L'elettroforesi su gel è un metodo utilizzato nei laboratori per misurare e ordinare i filamenti di DNA. È necessario perché il DNA in condizioni normali è troppo piccolo per essere manipolato, anche se osservato con la maggior parte dei microscopi. Il laboratorio di elettroforesi su gel utilizza una procedura relativamente semplice e la stessa tecnica di base può essere utilizzata anche per separare singole proteine.
La matrice gel
Per iniziare la procedura di elettroforesi su gel, devi prima creare il gel. In genere, i gel sono realizzati in fogli sottili utilizzando una sostanza chiamata agarosio. L'agarosio in polvere viene posto in un pallone, seguito da una soluzione di acqua salata chiamata tampone. Questa miscela di agarosio e tampone viene riscaldata fino a quando le due sostanze si fondono, quindi versata in uno stampo di formatura. Un dispositivo chiamato pettine viene quindi posizionato a un'estremità dello stampo prima che il gel si raffreddi. Quando il gel si è raffreddato, il pettine viene rimosso, lasciando piccole fessure che verranno utilizzate per contenere i campioni di DNA.

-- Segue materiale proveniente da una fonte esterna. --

`src/rtl/rsc_pkg.sv`:
```
package rsc_pkg;

    localparam int SEQ_LEN = 6;
    localparam int ADDR_W  = 16;
    localparam int STEP_W  = $clog2(SEQ_LEN + 1);

    typedef enum logic [1:0] {
        PH_IDLE  = 2'd0,
        PH_CLEAR = 2'd1,
        PH_COPY  = 2'd2,
        PH_HOLD  = 2'd3
    } phase_e;

    // Unlock pattern; the order is behaviour
    function automatic logic [ADDR_W-1:0] seq_addr(input logic [STEP_W-1:0] idx);
        logic [ADDR_W-1:0] a;
        case (idx)
            STEP_W'(0): a = 16'h0E38;
            STEP_W'(1): a = 16'h31C7;
            STEP_W'(2): a = 16'h03E0;
            STEP_W'(3): a = 16'h3C1F;
            STEP_W'(4): a = 16'h303F;
            STEP_W'(5): a = 16'h0C63;
            default:    a = '0;
        endcase
        return a;
    endfunction

endpackage

```
`src/rtl/rsc_bus_edge.sv`:
```
// Captures address and direction while chip enable is low; flags the
// end of each cycle on the rising edge of chip enable.
module rsc_bus_edge
    import rsc_pkg::*;
(
    input  logic              clk,
    input  logic              rst_n,
    input  logic [ADDR_W-1:0] bus_addr,
    input  logic              bus_ce_n,
    input  logic              bus_rd,
    output logic              cyc_end,
    output logic              cyc_read,
    output logic [ADDR_W-1:0] cyc_addr
);

    typedef struct packed {
        logic              ce_n;
        logic              rd;
        logic [ADDR_W-1:0] addr;
    } edge_t;

    edge_t st_d, st_q;

    always_comb begin
        st_d      = st_q;
        st_d.ce_n = bus_ce_n;
        if (!bus_ce_n) begin
            st_d.rd   = bus_rd;
            st_d.addr = bus_addr;
        end
    end

    always_ff @(posedge clk) begin
        if (!rst_n) begin
            st_q <= '{ce_n: 1'b1, rd: 1'b0, addr: '0};
        end else begin
            st_q <= st_d;
        end
    end

    assign cyc_end  = !st_q.ce_n && bus_ce_n;
    assign cyc_read = st_q.rd;
    assign cyc_addr = st_q.addr;

endmodule

```
`src/rtl/rsc_seq_match.sv`:
```
// Step counter for the six-read unlock pattern.
module rsc_seq_match
    import rsc_pkg::*;
(
    input  logic              clk,
    input  logic              rst_n,
    input  logic              hold,
    input  logic              cyc_end,
    input  logic              cyc_read,
    input  logic [ADDR_W-1:0] cyc_addr,
    output logic              launch
);

    localparam logic [STEP_W-1:0] LAST_STEP = STEP_W'(SEQ_LEN - 1);

    typedef struct packed {
        logic [STEP_W-1:0] step;
    } match_t;

    match_t m_d, m_q;
    logic   hit_next;
    logic   hit_first;
    logic   read_end;

    always_comb begin
        hit_next  = (cyc_addr == seq_addr(m_q.step));
        hit_first = (cyc_addr == seq_addr('0));
        read_end  = cyc_end && cyc_read && !hold;
        launch    = read_end && hit_next && (m_q.step == LAST_STEP);

        m_d = m_q;
        if (hold) begin
            m_d.step = '0;
        end else if (cyc_end) begin
            if (!cyc_read) begin
                m_d.step = '0;
            end else if (hit_next) begin
                m_d.step = (m_q.step == LAST_STEP) ? '0 : m_q.step + 1'b1;
            end else if (hit_first) begin
                m_d.step = STEP_W'(1);
            end else begin
                m_d.step = '0;
            end
        end
    end

    always_ff @(posedge clk) begin
        if (!rst_n) begin
            m_q <= '0;
        end else begin
            m_q <= m_d;
        end
    end

endmodule

```
`src/rtl/rsc_recall_fsm.sv`:
```
// Clear, then copy, then hold until the minimum lockout has elapsed.
module rsc_recall_fsm
    import rsc_pkg::*;
#(
    parameter int RECALL_CYCLES = 16
) (
    input  logic clk,
    input  logic rst_n,
    input  logic launch,
    input  logic clr_done,
    input  logic copy_done,
    output logic busy,
    output logic clr_req,
    output logic copy_req,
    output logic recall_done
);

    localparam int CNT_W = $clog2(RECALL_CYCLES + 1);
    localparam logic [CNT_W-1:0] CNT_LIM = CNT_W'(RECALL_CYCLES);

    typedef struct packed {
        phase_e           ph;
        logic [CNT_W-1:0] cnt;
        logic             done;
    } fsm_t;

    fsm_t f_d, f_q;

    always_comb begin
        f_d      = f_q;
        f_d.done = 1'b0;
        if (f_q.ph != PH_IDLE && f_q.cnt != CNT_LIM) begin
            f_d.cnt = f_q.cnt + 1'b1;
        end
        case (f_q.ph)
            PH_IDLE: begin
                if (launch) begin
                    f_d.ph  = PH_CLEAR;
                    f_d.cnt = CNT_W'(1);
                end
            end
            PH_CLEAR: begin
                if (clr_done) f_d.ph = PH_COPY;
            end
            PH_COPY: begin
                if (copy_done) f_d.ph = PH_HOLD;
            end
            PH_HOLD: begin
                if (f_q.cnt == CNT_LIM) begin
                    f_d.ph   = PH_IDLE;
                    f_d.done = 1'b1;
                end
            end
            default: f_d.ph = PH_IDLE;
        endcase
    end

    always_ff @(posedge clk) begin
        if (!rst_n) begin
            f_q <= '{ph: PH_IDLE, cnt: '0, done: 1'b0};
        end else begin
            f_q <= f_d;
        end
    end

    assign busy        = (f_q.ph != PH_IDLE);
    assign clr_req     = (f_q.ph == PH_CLEAR);
    assign copy_req    = (f_q.ph == PH_COPY);
    assign recall_done = f_q.done;

endmodule

```
`src/rtl/recall_seq_ctrl.sv`:
```
module recall_seq_ctrl
    import rsc_pkg::*;
#(
    parameter int RECALL_CYCLES = 16
) (
    input  logic              clk,
    input  logic              rst_n,
    input  logic [ADDR_W-1:0] bus_addr,
    input  logic              bus_ce_n,
    input  logic              bus_rd,
    input  logic              clr_done,
    input  logic              copy_done,
    output logic              busy,
    output logic              clr_req,
    output logic              copy_req,
    output logic              recall_done
);

    logic              cyc_end;
    logic              cyc_read;
    logic [ADDR_W-1:0] cyc_addr;
    logic              launch;

    rsc_bus_edge u_edge (
        .clk      (clk),
        .rst_n    (rst_n),
        .bus_addr (bus_addr),
        .bus_ce_n (bus_ce_n),
        .bus_rd   (bus_rd),
        .cyc_end  (cyc_end),
        .cyc_read (cyc_read),
        .cyc_addr (cyc_addr)
    );

    rsc_seq_match u_match (
        .clk      (clk),
        .rst_n    (rst_n),
        .hold     (busy),
        .cyc_end  (cyc_end),
        .cyc_read (cyc_read),
        .cyc_addr (cyc_addr),
        .launch   (launch)
    );

    rsc_recall_fsm #(
        .RECALL_CYCLES (RECALL_CYCLES)
    ) u_fsm (
        .clk         (clk),
        .rst_n       (rst_n),
        .launch      (launch),
        .clr_done    (clr_done),
        .copy_done   (copy_done),
        .busy        (busy),
        .clr_req     (clr_req),
        .copy_req    (copy_req),
        .recall_done (recall_done)
    );

endmodule

```
`config.mk`:
```
export PLATFORM = sky130hd
export DESIGN_NAME = recall_seq_ctrl
export DESIGN_NICKNAME = d
export VERILOG_FILES = /design/src/rtl/rsc_pkg.sv /design/src/rtl/rsc_bus_edge.sv /design/src/rtl/rsc_seq_match.sv /design/src/rtl/rsc_recall_fsm.sv /design/src/rtl/recall_seq_ctrl.sv
export SDC_FILE = /design/constraint.sdc
export NUM_CORES = 1
export LEC_CHECK = 0
export ABC_CLOCK_PERIOD_IN_PS = 2200
export BUFFER_PORTS_ARGS = -buffer_cell sky130_fd_sc_hd__buf_2
export CAP_MARGIN = 15
export CORE_ASPECT_RATIO = 1.4
export CORE_MARGIN = 2
export CORE_UTILIZATION = 50
export DETAILED_ROUTE_END_ITERATION = 12
export PLACE_DENSITY = 0.83
export SLEW_MARGIN = 10
export SYNTH_ARGS = -nofsm -noshare
export SYNTH_HDL_FRONTEND = slang
export SYNTH_SLANG_ARGS = --single-unit
export TNS_END_PERCENT = 10
```
`constraint.sdc`:
```
create_clock -name clk -period 2.2 [get_ports clk]
set_clock_uncertainty 0.2 [all_clocks]
set_input_delay 0.55 -clock clk [delete_from_list [all_inputs] [get_ports clk]]
set_output_delay 0.55 -clock clk [all_outputs]
set_load 0.02 [all_outputs]
```
==> summary.txt <==
critical path type: reg -> reg
fraction of synthesized area in multiplexers: 10.1%
Worst Max-Slew Pin Slew: 0.558 ns
Routability Congestion: 1.00
highest attainable clock frequency: 451 MHz
delay of the slowest cell on the worst path: 0.59 ns
H-tree lvl count: 2
post-synthesis net count: 218
Detail Route Antenna Nets: 0
register bit total from synthesis: 29
Initial Util: 53.4%
post-synthesis instance area: 0.00168 mm²
destination of the critical timing path: u_fsm.f_q[7]
Post-Synthesis Mean Instance Area: 8.86 µm²
number of synthesized flops with an enable pin: 0
count of max-cap constraint violations: 0
Hold Path Class: in -> reg
post-layout util: 65.6%
num rows: 24
1st-pass router iterations: 4
Syn. warnings: 0
category of the worst setup path capture point: flip-flop
synthesized-area fraction occupied by xor and xnor cells: 2.60%
floorplan die height: 72.7 µm
number of global-route vias before repair: 1408
number of antenna violations at the first check in global routing: 0
outcome: complete, but fails checks
post-detailed-route wirelength per cell: 14.0 µm
Pins Over Slew Limit: 0
Starting DRT DRC Count: 43
clock tree from TritonCTS: built
Max Buffers Root-to-Sink: 2
complex-gate fraction of the synthesized area: 17.0%
# nets final: 253
# DRC: 0
wire length reported by the detailed router: 3720 µm
HPWL after DPL: 2720 µm
worst-path maximum fanout: 6
cells along the critical path: nand2b_4, buf_6, a21oi_2, or4_4, or4_4, o211ai_1
endpoint required time on the critical path: 2.21 ns
number of sinks on the clock net: 29
Data arrival, critical path: 2.23 ns
sequential-to-total area share from yosys stat: 34.5%
Total Die Area: 0.00386 mm²
total inserted antenna cells: 0
number of instances in the synthesized netlist: 190
critical path's most frequent cell: sky130_fd_sc_hd__or4_4
Final Cycle Share: 101%
number of vias after detailed routing: 1514
Static Leakage: 0.886 nW
Adder-Cell Fraction of Synth Area: 4.46%
setup repair after global routing missed its margin: true
# IOs: 26
number of endpoints failing setup at the final stage: 4
Post-CTS Setup Inserts: 0
post-synthesis async set-or-reset flop share: 0%
CTS Buf Count: 5
time the final worst path needs with I/O delays and setup: 2.22 ns
number of filler instances in the final layout: 266
total routing usage reported by global routing: 21.8%
largest voltage drop on the vdd net: 610 µV
power per cell area: 596 mW/mm²
first-pass GRT wire length: 6140 µm
number of cell instances on the worst register-to-register path: 6
R2R Setup Slk: -0.02 ns
Layout Area Growth over Synthesis: 22.9%
Placement Setup Slack: -0.0500 ns
max-slew headroom at the worst pin: 61.7%
clock tree root driver cell: sky130_fd_sc_hd__clkbuf_8
post-route worst setup slack: -0.0185 ns
post-synthesis cell type count: 47
Die Wd: 53.1 µm
Worst Setup SP: u_match.m_q[1]
share of post-route cells with drive strength above 1: 26.5%
Worst setup SP type: flip-flop
Port Buffer Count: 25
cell with the biggest individual delay on the critical path: sky130_fd_sc_hd__or4_4
Design Area, Final: 0.00207 mm²
combinational family with the most area after synthesis: simple AND/OR/NAND/NOR gates
insertion delay of the later-clocked pin in the worst-skew pair: 0.28 ns
setup TNS after final layout: -0.0454 ns
reg2reg start: u_match.m_q[1]
failing checks: setup timing
per-cell via count in the routed design: 5.71
total cell area at the placement stage: 0.00190 mm²
area inside the core boundary: 0.00315 mm²
quantity of hold-fixing buffers added after cts: 0
residual overflow from global routing: 0
clock slew at reported path FFs: 0.06 ns
worst hold slack after final layout: 0.295 ns
most common flop cell mapped by yosys: sky130_fd_sc_hd__dfxtp_1
worst r2r dst: u_fsm.f_q[7]
Final Hold Fails: 0
largest net degree at the start of global routing: 20
simple-gate share of the synthesized area: 26.2%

Una caratteristica speciale della miscela di agarosio raffreddata (detta matrice di gel) deriva dal fatto che viene creata con acqua salata. Una volta elettrificata, la matrice diventerà conduttiva, consentendo all'elettricità di fluire lungo la sua lunghezza. Un'altra proprietà speciale della matrice gel è la presenza di fori microscopici regolari. Questi fori consentiranno ai filamenti di DNA di viaggiare attraverso la matrice di gel e faciliteranno il processo di smistamento.
La camera di elettroforesi
Il prossimo passo è creare una camera per elettroforesi. Questa è una piccola scatola rettangolare, cablata con una connessione elettrica positiva e negativa alle due estremità. Le camere sono in genere poco profonde, abbastanza piccole da stare su un tavolo e costruite con materiali trasparenti come il plexiglas.
La soluzione di acqua salata viene versata sul fondo della camera di elettroforesi e la matrice di gel viene leggermente immersa in questa soluzione. L'acqua salata ha due scopi: favorire il flusso di elettricità e mantenere umida la matrice di gel. Poiché il DNA è spinto da una carica negativa, posiziona la tua matrice in modo che i tuoi campioni si trovino vicino alla tua connessione elettrica negativa.
Preparare il DNA
Vengono quindi preparati campioni di DNA. Poiché il DNA in soluzione è quasi impossibile da vedere, a ogni singolo campione viene aggiunto un agente colorante chiamato tampone di caricamento. Questo agente ispessisce anche la soluzione di DNA, rendendola meno liquida e più praticabile. Utilizzando una pipetta, trasferire un campione di soluzione di DNA in ogni fessura alternata nella matrice di gel. Nello slot vuoto tra ogni campione, posiziona una soluzione di DNA di cui conosci già la lunghezza (chiamata standard del DNA) per il controllo e il confronto dell'esperimento.
Accendi la corrente
Ora accendi la tua camera di elettroforesi. Sotto potenza negativa, i tuoi campioni di DNA saranno forzati per tutta la lunghezza della camera. Piccoli filamenti di DNA si muoveranno più rapidamente attraverso la matrice di gel e in breve tempo si separeranno da filamenti più lunghi e lenti. La tintura nell'agente colorante ti consente di seguire la traccia del DNA. Non sarai in grado di vedere i singoli filamenti di DNA, ma i filamenti della stessa lunghezza si aggregheranno insieme.
Passaggi finali
Quando il DNA viene separato, la matrice viene rimossa dalla camera di elettroforesi. Il DNA viene quindi colorato per consentire una misurazione e un esame più semplici.